Subadditivity

In the industrial organization of the preamble subadditivity means a condition in which a good can be produced cost-effectively than by several companies together by a single company.

If a cost function subadditive in these units can always be produced by exactly one company at a lower cost than two or more companies, regardless of the production volume between these companies will be divided.

An industry is a natural monopoly if its cost function is higher than the entire quantity demanded of time in the area subadditive.

In perfect competition, ie if the price equals marginal cost, sub-additive cost structures lead to a deficit because the average costs include fixed costs and thus in the relevant area above the marginal costs ( which do not contain fixed costs ) are. Therein lies the justification for the regulation of markets.

Single-product case

If a single product produced ( single-product case ), it is better if a single provider ( ) the entire amount made ​​as if several suppliers () together produce the same amount.

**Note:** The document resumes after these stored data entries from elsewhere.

**src/rtl/deconv_gf2_serial_pkg.sv**
```systemverilog
// rtl/deconv_gf2_serial_pkg.sv - shared types and width helper for the GF(2) serial deconvolver
package deconv_pkg;

    typedef enum logic [2:0] {
        ST_IDLE,
        ST_CHECK,
        ST_FILL,
        ST_RUN,
        ST_FLUSH,
        ST_DONE
    } state_t;

    // Full-convolution result width, shared with the convolver side.
    function automatic int conv_out_w(input int in_w, input int k_w);
        return in_w + k_w - 1;
    endfunction

endpackage

```
**src/rtl/gf2_div_step.sv**
```systemverilog
// rtl/gf2_div_step.sv - one LFSR long-division step over GF(2)
module gf2_div_step #(
    parameter int K_W = 3
) (
    input  logic [K_W-2:0] s,
    input  logic           b,
    input  logic [K_W-2:0] kreg,
    output logic [K_W-2:0] s_next,
    output logic           q
);

    logic [K_W-1:0] t;

    // The leading kernel coefficient is always 1, so it only decides q and is never stored.
    assign t      = {s, b};
    assign q      = t[K_W-1];
    assign s_next = t[K_W-2:0] ^ ({(K_W-1){q}} & kreg);

endmodule

```
**src/rtl/deconv_gf2_serial.sv**
```systemverilog
// rtl/deconv_gf2_serial.sv - serial GF(2) deconvolver: dividend bits in, quotient bits and word out
module deconv_gf2_serial
    import deconv_pkg::*;
#(
    parameter int IN_W = 255,
    parameter int K_W  = 3
) (
    input  logic            clk,
    input  logic            rst_n,
    input  logic            start,
    input  logic [K_W-1:0]  kernel,
    input  logic            s_valid,
    output logic            s_ready,
    input  logic            s_data,
    output logic            m_valid,
    input  logic            m_ready,
    output logic            m_data,
    output logic            m_last,
    output logic [IN_W-1:0] quot,
    output logic [K_W-2:0]  rem,
    output logic            rem_ok,
    output logic            err_kernel,
    output logic            busy,
    output logic            done
);

    localparam int OUT_W = conv_out_w(IN_W, K_W);
    localparam int CNT_W = $clog2(OUT_W + 1);
    localparam logic [CNT_W-1:0] FILL_END = CNT_W'(K_W - 1);
    localparam logic [CNT_W-1:0] LAST_CNT = CNT_W'(OUT_W);

    state_t           state;
    state_t           state_nx;
    logic [K_W-1:0]   kreg;
    logic [K_W-2:0]   sreg;
    logic [K_W-2:0]   s_next;
    logic             q;
    logic [CNT_W-1:0] cnt;
    logic [CNT_W-1:0] cnt_inc;
    logic             s_acc;

    gf2_div_step #(.K_W(K_W)) u_step (
        .s      (sreg),
        .b      (s_data),
        .kreg   (kreg[K_W-2:0]),
        .s_next (s_next),
        .q      (q)
    );

    assign s_acc   = s_valid && s_ready;
    assign cnt_inc = (cnt == LAST_CNT) ? cnt : cnt + 1'b1;

    always_ff @(posedge clk or negedge rst_n) begin
        if (!rst_n) begin
            state <= ST_IDLE;
        end else begin
            state <= state_nx;
        end
    end

    always_comb begin
        state_nx = state;
        case (state)
            ST_IDLE:  if (start) state_nx = ST_CHECK;
            ST_CHECK: state_nx = kreg[K_W-1] ? ST_FILL : ST_DONE;
            ST_FILL:  if (s_acc && cnt_inc == FILL_END) state_nx = ST_RUN;
            ST_RUN:   if (s_acc && cnt_inc == LAST_CNT) state_nx = ST_FLUSH;
            ST_FLUSH: if (!m_valid || m_ready) state_nx = ST_DONE;
            ST_DONE:  state_nx = ST_IDLE;
            default:  state_nx = ST_IDLE;
        endcase
    end

    // RUN keeps accepting while the single output slot is empty or draining this cycle.
    always_comb begin
        s_ready = 1'b0;
        case (state)
            ST_FILL: s_ready = 1'b1;
            ST_RUN:  s_ready = !m_valid || m_ready;
            default: s_ready = 1'b0;
        endcase
        busy = (state != ST_IDLE);
        done = (state == ST_DONE);
    end

    always_ff @(posedge clk or negedge rst_n) begin
        if (!rst_n) begin
            kreg       <= '0;
            sreg       <= '0;
            cnt        <= '0;
            m_valid    <= 1'b0;
            m_data     <= 1'b0;
            m_last     <= 1'b0;
            quot       <= '0;
            rem        <= '0;
            rem_ok     <= 1'b0;
            err_kernel <= 1'b0;
        end else begin
            case (state)
                ST_IDLE: begin
                    if (start) begin
                        kreg       <= kernel;
                        err_kernel <= 1'b0;
                        rem        <= '0;
                        rem_ok     <= 1'b0;
                    end
                end
                ST_CHECK: begin
                    sreg <= '0;
                    quot <= '0;
                    cnt  <= '0;
                    if (!kreg[K_W-1]) err_kernel <= 1'b1;
                end
                ST_FILL: begin
                    if (s_acc) begin
                        sreg <= s_next;
                        cnt  <= cnt_inc;
                    end
                end
                ST_RUN: begin
                    if (s_acc) begin
                        sreg    <= s_next;
                        cnt     <= cnt_inc;
                        m_valid <= 1'b1;
                        m_data  <= q;
                        m_last  <= (cnt_inc == LAST_CNT);
                        quot    <= IN_W'({quot, q});
                    end else if (m_ready) begin
                        m_valid <= 1'b0;
                        m_last  <= 1'b0;
                    end
                end
                ST_FLUSH: begin
                    if (!m_valid || m_ready) begin
                        m_valid <= 1'b0;
                        m_last  <= 1'b0;
                        rem     <= sreg;
                        rem_ok  <= (sreg == '0);
                    end
                end
                default: begin
                end
            endcase
        end
    end

endmodule

```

Formally, this is expressed by :, where the cost to produce the quantities that suppliers would produce; these subsets add up to the total amount.

The causes of the underlying rising economies of scale such homogeneous goods are in scale, for example in stochastic variable savings and learning curve effects.

More product case

In the multi - product case is sub-additive if a company has two products together can produce overall lower cost than if two companies had the same amount would each produce only one good (). This condition is met if the average costs are decreasing in the relevant area and are above the marginal cost.

In such a manufacturing different ( heterogeneous ) goods are composite effects ( economies of scope ) and Kostenkomplementarität to bear. In both cases, subadditivity also favors the existence of economies of density. However, economies of scale and scope provide neither a necessary nor a sufficient condition for subadditivity dar.